An armed response vehicle (ARV) is a type of police car operated by police forces in the United Kingdom. ARVs are crewed by authorised firearms officers (AFOs) to respond to incidents believed to involve firearms or other high-risk situations. ARVs are specially adapted and modified to accommodate specialist equipment.

Introduction of ARVs 

Armed response vehicles were introduced to British police forces to provide them with a firearms response capability, as police in the United Kingdom (except Northern Ireland) do not routinely carry firearms on patrol, with the exception of a minority of armed officers.

ARVs are identifiable in London by a yellow dot sticker, visible from each angle, and an asterisk on the roof to enable helicopters to identify the vehicle as being an ARV. Vehicles of the Metropolitan Police's Protection Command, identifiable by their red paintwork, use the same yellow dot markings to denote the carrying of firearms officers.

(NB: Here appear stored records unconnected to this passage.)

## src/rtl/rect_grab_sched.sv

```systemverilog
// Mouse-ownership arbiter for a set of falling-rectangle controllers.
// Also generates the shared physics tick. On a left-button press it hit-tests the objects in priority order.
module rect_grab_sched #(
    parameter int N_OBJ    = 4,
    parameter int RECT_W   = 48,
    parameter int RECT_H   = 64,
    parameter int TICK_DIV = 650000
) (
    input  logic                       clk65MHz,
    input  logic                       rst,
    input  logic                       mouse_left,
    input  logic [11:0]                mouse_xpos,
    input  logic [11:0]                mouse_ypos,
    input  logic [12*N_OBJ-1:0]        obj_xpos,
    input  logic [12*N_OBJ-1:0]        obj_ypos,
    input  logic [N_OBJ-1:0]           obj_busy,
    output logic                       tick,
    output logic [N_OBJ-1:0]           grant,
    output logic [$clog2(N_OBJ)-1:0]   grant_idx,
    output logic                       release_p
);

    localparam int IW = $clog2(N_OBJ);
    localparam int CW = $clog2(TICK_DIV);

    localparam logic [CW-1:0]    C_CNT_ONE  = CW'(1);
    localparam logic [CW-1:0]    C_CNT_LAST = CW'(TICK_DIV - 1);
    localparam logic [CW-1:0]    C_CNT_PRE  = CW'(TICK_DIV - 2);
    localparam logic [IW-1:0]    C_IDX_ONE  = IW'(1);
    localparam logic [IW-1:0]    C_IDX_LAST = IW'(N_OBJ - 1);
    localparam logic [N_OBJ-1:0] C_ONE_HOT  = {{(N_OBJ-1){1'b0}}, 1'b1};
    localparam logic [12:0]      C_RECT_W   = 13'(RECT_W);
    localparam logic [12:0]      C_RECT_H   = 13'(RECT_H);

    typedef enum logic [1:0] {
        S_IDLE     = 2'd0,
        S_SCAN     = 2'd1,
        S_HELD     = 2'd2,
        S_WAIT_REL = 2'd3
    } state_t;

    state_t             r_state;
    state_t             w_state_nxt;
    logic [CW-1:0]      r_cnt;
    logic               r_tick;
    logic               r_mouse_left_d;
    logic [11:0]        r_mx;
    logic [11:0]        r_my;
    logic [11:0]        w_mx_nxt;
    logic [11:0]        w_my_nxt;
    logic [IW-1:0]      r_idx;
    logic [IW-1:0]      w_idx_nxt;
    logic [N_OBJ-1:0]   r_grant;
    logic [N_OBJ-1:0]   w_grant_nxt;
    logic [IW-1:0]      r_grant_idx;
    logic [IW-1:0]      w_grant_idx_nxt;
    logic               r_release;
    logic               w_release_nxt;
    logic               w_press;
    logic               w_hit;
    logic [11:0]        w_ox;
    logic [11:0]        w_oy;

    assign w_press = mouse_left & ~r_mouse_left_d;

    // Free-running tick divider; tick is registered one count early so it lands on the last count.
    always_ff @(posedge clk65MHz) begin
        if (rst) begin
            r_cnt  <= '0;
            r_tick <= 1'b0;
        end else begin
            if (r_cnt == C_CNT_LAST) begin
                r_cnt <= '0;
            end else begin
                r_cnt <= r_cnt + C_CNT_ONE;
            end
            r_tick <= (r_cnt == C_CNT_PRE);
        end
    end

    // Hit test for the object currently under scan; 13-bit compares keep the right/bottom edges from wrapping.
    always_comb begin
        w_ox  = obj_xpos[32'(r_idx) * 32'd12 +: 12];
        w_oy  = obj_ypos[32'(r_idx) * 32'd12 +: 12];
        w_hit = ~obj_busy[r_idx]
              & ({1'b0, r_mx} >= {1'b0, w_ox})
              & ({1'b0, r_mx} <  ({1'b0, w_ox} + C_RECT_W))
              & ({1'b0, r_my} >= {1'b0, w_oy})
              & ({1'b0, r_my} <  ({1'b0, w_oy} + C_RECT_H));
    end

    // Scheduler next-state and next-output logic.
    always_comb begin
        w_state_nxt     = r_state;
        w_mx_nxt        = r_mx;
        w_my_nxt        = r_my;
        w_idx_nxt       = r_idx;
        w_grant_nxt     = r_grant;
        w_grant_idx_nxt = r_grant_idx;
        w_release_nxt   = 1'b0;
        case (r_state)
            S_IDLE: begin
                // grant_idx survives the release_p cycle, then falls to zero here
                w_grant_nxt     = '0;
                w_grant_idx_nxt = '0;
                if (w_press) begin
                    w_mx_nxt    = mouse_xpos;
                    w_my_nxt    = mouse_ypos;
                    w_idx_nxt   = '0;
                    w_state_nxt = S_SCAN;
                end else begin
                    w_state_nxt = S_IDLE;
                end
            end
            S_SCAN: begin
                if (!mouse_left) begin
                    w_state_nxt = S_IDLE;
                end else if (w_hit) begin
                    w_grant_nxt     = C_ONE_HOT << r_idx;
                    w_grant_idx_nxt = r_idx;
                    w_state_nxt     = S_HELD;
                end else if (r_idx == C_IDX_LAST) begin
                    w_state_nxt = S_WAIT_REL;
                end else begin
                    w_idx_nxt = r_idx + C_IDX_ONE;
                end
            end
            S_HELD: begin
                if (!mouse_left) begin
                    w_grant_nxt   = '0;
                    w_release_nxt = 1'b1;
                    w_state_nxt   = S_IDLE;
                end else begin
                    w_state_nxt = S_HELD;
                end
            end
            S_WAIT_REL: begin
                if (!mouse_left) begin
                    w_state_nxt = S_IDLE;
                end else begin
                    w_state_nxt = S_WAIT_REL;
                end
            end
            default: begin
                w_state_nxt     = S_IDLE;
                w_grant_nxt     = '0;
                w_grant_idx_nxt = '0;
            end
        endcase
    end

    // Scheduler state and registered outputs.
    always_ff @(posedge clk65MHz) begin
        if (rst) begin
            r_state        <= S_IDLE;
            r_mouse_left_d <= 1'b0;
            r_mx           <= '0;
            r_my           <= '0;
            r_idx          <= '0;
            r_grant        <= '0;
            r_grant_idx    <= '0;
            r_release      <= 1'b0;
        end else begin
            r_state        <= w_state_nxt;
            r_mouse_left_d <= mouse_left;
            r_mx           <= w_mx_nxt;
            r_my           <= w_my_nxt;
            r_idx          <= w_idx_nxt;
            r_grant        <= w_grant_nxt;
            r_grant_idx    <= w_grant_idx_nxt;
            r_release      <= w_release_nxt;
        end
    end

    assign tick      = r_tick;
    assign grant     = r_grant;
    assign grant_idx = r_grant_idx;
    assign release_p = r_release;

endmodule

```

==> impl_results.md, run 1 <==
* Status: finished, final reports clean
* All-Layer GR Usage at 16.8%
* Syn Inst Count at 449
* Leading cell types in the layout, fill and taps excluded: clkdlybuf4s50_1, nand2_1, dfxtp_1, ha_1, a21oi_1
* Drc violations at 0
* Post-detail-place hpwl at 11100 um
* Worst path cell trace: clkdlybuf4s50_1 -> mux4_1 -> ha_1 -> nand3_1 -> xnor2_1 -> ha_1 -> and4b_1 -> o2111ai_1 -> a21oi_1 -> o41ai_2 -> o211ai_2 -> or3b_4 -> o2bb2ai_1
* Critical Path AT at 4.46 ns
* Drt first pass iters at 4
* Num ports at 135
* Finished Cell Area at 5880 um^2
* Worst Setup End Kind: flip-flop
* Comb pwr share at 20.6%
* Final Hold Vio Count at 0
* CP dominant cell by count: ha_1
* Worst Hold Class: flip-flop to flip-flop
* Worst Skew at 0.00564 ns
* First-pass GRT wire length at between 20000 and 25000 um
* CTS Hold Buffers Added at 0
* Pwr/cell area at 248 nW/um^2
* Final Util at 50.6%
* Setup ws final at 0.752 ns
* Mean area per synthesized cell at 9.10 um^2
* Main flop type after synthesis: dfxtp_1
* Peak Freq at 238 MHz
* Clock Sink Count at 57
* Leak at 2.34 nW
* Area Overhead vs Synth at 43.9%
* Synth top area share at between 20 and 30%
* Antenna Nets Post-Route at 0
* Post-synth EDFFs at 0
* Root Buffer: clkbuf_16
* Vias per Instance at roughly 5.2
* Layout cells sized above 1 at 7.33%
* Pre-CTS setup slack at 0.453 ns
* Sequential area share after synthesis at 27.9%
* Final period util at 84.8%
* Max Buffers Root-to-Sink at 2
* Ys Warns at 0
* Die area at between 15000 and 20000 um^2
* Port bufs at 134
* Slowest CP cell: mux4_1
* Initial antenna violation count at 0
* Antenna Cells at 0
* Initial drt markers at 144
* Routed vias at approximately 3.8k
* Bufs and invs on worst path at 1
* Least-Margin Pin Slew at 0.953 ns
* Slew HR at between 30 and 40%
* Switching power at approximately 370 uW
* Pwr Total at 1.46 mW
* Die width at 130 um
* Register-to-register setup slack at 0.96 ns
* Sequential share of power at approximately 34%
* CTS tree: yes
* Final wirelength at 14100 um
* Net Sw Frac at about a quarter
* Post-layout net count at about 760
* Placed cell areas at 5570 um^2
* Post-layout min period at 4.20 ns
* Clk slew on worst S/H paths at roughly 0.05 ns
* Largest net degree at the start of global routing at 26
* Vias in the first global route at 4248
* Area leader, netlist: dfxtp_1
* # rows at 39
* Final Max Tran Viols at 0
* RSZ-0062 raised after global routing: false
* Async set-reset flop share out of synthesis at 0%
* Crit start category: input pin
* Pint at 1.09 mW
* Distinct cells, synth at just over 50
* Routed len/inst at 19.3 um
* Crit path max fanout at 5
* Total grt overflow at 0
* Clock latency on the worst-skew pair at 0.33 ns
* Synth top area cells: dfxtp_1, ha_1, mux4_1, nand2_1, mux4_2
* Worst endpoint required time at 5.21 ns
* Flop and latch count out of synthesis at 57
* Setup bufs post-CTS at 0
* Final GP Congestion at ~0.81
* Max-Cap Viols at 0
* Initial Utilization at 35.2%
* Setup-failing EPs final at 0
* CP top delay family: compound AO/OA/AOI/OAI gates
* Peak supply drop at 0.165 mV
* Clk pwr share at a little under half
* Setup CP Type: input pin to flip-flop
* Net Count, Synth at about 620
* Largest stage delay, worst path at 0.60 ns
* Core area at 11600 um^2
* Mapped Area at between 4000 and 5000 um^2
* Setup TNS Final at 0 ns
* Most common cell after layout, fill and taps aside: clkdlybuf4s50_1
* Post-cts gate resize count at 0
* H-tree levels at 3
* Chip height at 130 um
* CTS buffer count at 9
**src/rtl/if_id_stage.sv**
```systemverilog
// rtl/if_id_stage.sv - RV32I fetch stage with IF/ID register and one-entry hold buffer.
// Define IF_PERF_CNT_EN to add the fetch_cnt/bubble_cnt performance counters.
module if_id_stage #(
   parameter logic [31:0] RESET_PC = 32'h0000_0000,
   parameter logic [31:0] NOP_INSN = 32'h0000_0013
) (
   input  logic        clk,
   input  logic        rstn,
   input  logic        stall,
   input  logic        flush,
   input  logic [31:0] redirect_pc,
   output logic        imem_req,
   output logic [31:0] imem_addr,
   input  logic        imem_rvalid,
   input  logic [31:0] imem_rdata,
   output logic [31:0] pc_out,
   output logic [31:0] pc_plus_out,
   output logic [31:0] ir_out,
   output logic        valid_out
`ifdef IF_PERF_CNT_EN
   ,
   output logic [31:0] fetch_cnt,
   output logic [31:0] bubble_cnt
`endif
);

   typedef enum logic [1:0] {S_FETCH, S_WAIT, S_DROP} state_t;

   state_t      state;
   state_t      state_nxt;
   logic [31:0] pc_q;
   logic [31:0] pc_nxt;
   logic [31:0] pc_inc;
   logic        buf_full;
   logic [31:0] buf_pc;
   logic [31:0] buf_ir;
   logic        req_raw;
   logic        deliver;
   logic        capture;

   assign pc_inc = pc_q + 32'd4;

   always_ff @(posedge clk or negedge rstn) begin
      if (!rstn) state <= S_FETCH;
      else       state <= state_nxt;
   end

   always_comb begin
      state_nxt = state;
      case (state)
         S_FETCH: if (!flush && !buf_full) state_nxt = S_WAIT;
         S_WAIT: begin
            if (imem_rvalid) begin
               if (flush || stall) state_nxt = S_FETCH;
            end else if (flush) begin
               state_nxt = S_DROP;
            end
         end
         S_DROP:  if (imem_rvalid) state_nxt = S_FETCH;
         default: state_nxt = S_FETCH;
      endcase
   end

   // A response arriving unstalled immediately chains the next request (1 insn/cycle).
   always_comb begin
      req_raw   = 1'b0;
      imem_addr = pc_q;
      deliver   = 1'b0;
      capture   = 1'b0;
      case (state)
         S_FETCH: req_raw = !flush && !buf_full;
         S_WAIT: begin
            if (imem_rvalid && !flush) begin
               if (stall) begin
                  capture = 1'b1;
               end else begin
                  deliver   = 1'b1;
                  req_raw   = 1'b1;
                  imem_addr = pc_inc;
               end
            end
         end
         default: ;
      endcase
   end

   // Reset state is FETCH, so mask the request while reset is held.
   assign imem_req = req_raw & rstn;

   always_comb begin
      pc_nxt = pc_q;
      if (flush)                             pc_nxt = redirect_pc;
      else if (state == S_WAIT && imem_rvalid) pc_nxt = pc_inc;
   end

   always_ff @(posedge clk or negedge rstn) begin
      if (!rstn) pc_q <= RESET_PC;
      else       pc_q <= pc_nxt;
   end

   always_ff @(posedge clk or negedge rstn) begin
      if (!rstn) begin
         buf_full <= 1'b0;
         buf_pc   <= 32'd0;
         buf_ir   <= 32'd0;
      end else if (flush) begin
         buf_full <= 1'b0;
      end else if (capture) begin
         buf_full <= 1'b1;
         buf_pc   <= pc_q;
         buf_ir   <= imem_rdata;
      end else if (!stall && buf_full) begin
         buf_full <= 1'b0;
      end
   end

   always_ff @(posedge clk or negedge rstn) begin
      if (!rstn) begin
         pc_out      <= 32'd0;
         pc_plus_out <= 32'd0;
         ir_out      <= NOP_INSN;
         valid_out   <= 1'b0;
      end else if (flush) begin
         pc_out      <= 32'd0;
         pc_plus_out <= 32'd0;
         ir_out      <= NOP_INSN;
         valid_out   <= 1'b0;
      end else if (!stall) begin
         if (buf_full) begin
            pc_out      <= buf_pc;
            pc_plus_out <= buf_pc + 32'd4;
            ir_out      <= buf_ir;
            valid_out   <= 1'b1;
         end else if (deliver) begin
            pc_out      <= pc_q;
            pc_plus_out <= pc_inc;
            ir_out      <= imem_rdata;
            valid_out   <= 1'b1;
         end else begin
            pc_out      <= 32'd0;
            pc_plus_out <= 32'd0;
            ir_out      <= NOP_INSN;
            valid_out   <= 1'b0;
         end
      end
   end

`ifdef IF_PERF_CNT_EN
   logic load_insn;
   logic load_bubble;

   assign load_insn   = !flush && !stall && (buf_full || deliver);
   assign load_bubble = flush || (!stall && !buf_full && !deliver);

   always_ff @(posedge clk or negedge rstn) begin
      if (!rstn) begin
         fetch_cnt  <= 32'd0;
         bubble_cnt <= 32'd0;
      end else begin
         if (load_insn)   fetch_cnt  <= fetch_cnt + 32'd1;
         if (load_bubble) bubble_cnt <= bubble_cnt + 32'd1;
      end
   end
`endif

endmodule

```
File: config.mk
export PLATFORM = sky130hd
export DESIGN_NAME = debounce_sync
export DESIGN_NICKNAME = d
export VERILOG_FILES = /design/src/rtl/debounce_sync.sv
export SDC_FILE = /design/constraint.sdc
export NUM_CORES = 1
export LEC_CHECK = 0
export BUFFER_PORTS_ARGS = -buffer_cell sky130_fd_sc_hd__buf_4
export CORE_MARGIN = 3
export CORE_UTILIZATION = 30
export DETAILED_ROUTE_END_ITERATION = 6
export PLACE_DENSITY_LB_ADDON = 0.1
export SLEW_MARGIN = 20
export SYNTH_ARGS = -nofsm -noshare
export SYNTH_HDL_FRONTEND = slang
export SYNTH_SLANG_ARGS = --single-unit
File: constraint.sdc
create_clock -name CLK -period 3.5 [get_ports CLK]
set_input_delay 0.7 -clock CLK [delete_from_list [all_inputs] [get_ports CLK]]
set_output_delay 0.7 -clock CLK [all_outputs]
set_load 0.02 [all_outputs]
### src/rtl/anemo_pkg.sv
// Shared types and default parameters for the anemometer frequency meter.
// Latency: n/a (package). Backpressure: n/a.
package anemo_pkg;

    typedef enum logic [1:0] {
        IDLE    = 2'd0,
        MEASURE = 2'd1,
        DONE    = 2'd2
    } state_t;

    localparam int DEF_DATA_W      = 8;
    localparam int DEF_WINDOW_CYC  = 50000000;
    localparam int DEF_SYNC_STAGES = 2;
    localparam int DEF_FILT_CYC    = 4;

endpackage

### src/rtl/anemo_edge_sync.sv
// Synchronizes freq_in, optionally glitch-filters it (ANEMO_GLITCH_FILTER_EN), emits a one-cycle rising-edge pulse.
// Latency: SYNC_STAGES + 1 cycles from freq_in to edge_pulse (+FILT_CYC with the filter).
// Backpressure: none; free-running, every qualified edge produces one pulse.
module anemo_edge_sync
    import anemo_pkg::*;
#(
    parameter int SYNC_STAGES = DEF_SYNC_STAGES
`ifdef ANEMO_GLITCH_FILTER_EN
    ,
    parameter int FILT_CYC    = DEF_FILT_CYC
`endif
) (
    input  logic clk,
    input  logic reset_n,
    input  logic freq_in,
    output logic edge_pulse
);

    logic [SYNC_STAGES-1:0] sync_q;
    logic                   sync_lvl;
    logic                   det_lvl;
    logic                   prev_q;

    always_ff @(posedge clk or negedge reset_n) begin
        if (!reset_n) begin
            sync_q <= '0;
        end else begin
            sync_q <= {sync_q[SYNC_STAGES-2:0], freq_in};
        end
    end

    assign sync_lvl = sync_q[SYNC_STAGES-1];

`ifdef ANEMO_GLITCH_FILTER_EN
    localparam int CNT_W = $clog2(FILT_CYC + 1);
    localparam logic [CNT_W-1:0] CNT_LAST = CNT_W'(FILT_CYC - 1);

    logic             filt_q;
    logic [CNT_W-1:0] filt_cnt_q;

    // Level only flips after FILT_CYC consecutive samples disagreeing with it.
    always_ff @(posedge clk or negedge reset_n) begin
        if (!reset_n) begin
            filt_q     <= 1'b0;
            filt_cnt_q <= '0;
        end else if (sync_lvl != filt_q) begin
            if (filt_cnt_q == CNT_LAST) begin
                filt_q     <= sync_lvl;
                filt_cnt_q <= '0;
            end else begin
                filt_cnt_q <= filt_cnt_q + 1'b1;
            end
        end else begin
            filt_cnt_q <= '0;
        end
    end

    assign det_lvl = filt_q;
`else
    assign det_lvl = sync_lvl;
`endif

    always_ff @(posedge clk or negedge reset_n) begin
        if (!reset_n) begin
            prev_q     <= 1'b0;
            edge_pulse <= 1'b0;
        end else begin
            prev_q     <= det_lvl;
            edge_pulse <= det_lvl & ~prev_q;
        end
    end

endmodule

ARVs were deployed officially for the first time in London, during 1991. An "unpublicised" ARV was deployed in the Brixton area after the riots and was operational in the 1980s, code name Lima Delta 53. This had the standard Smith & Wesson revolvers and was on patrol at all times. Following their success, forces outside of the capital later formed similar units during the early to mid-1990s. The concept of an ARV was influenced by West Yorkshire Police's instant response cars, as used from 1976.

Early ARVs contained a secure safe between the seats containing a .38 Smith & Wesson Model 10 for each member, with two 9mm Heckler & Koch MP5 semi-automatic carbines secured in the boot. After ARVs became established and the practice was accepted for widespread use, the Model 10 revolvers were replaced by the semi-automatic Glock 17 handgun chambered in 9×19mm. In 2010, the Heckler & Koch G36C 5.56mm carbine was introduced in case of a Mumbai style terrorist attack.

Revolvers and pistols could be removed from the secure safe by ARV members if, in a member's opinion, an immediate threat to life was posed. Authorisation for this from the control room was required, including contacting an officer of Association of Chief Police Officers (ACPO) rank. If a high-ranking officer was not available, a Chief Inspector could give authorisation in an emergency. Following an increase in the size of the Firearms Unit, Commissioner Sir Paul Condon issued regulations, effective 23 May 1994, that gave ARV crews standing authority to wear their handguns overtly and to deploy their weapons. Several police forces followed suit. The Greater Manchester police became one of those whose ARVs openly carried firearms beginning 6 September 1994. In 2013, the inaugural Chief Constable of Police Scotland granted a standing authority for ARV crews to overtly wear handguns and to deploy their weapons when he introduced ARV patrols nationally.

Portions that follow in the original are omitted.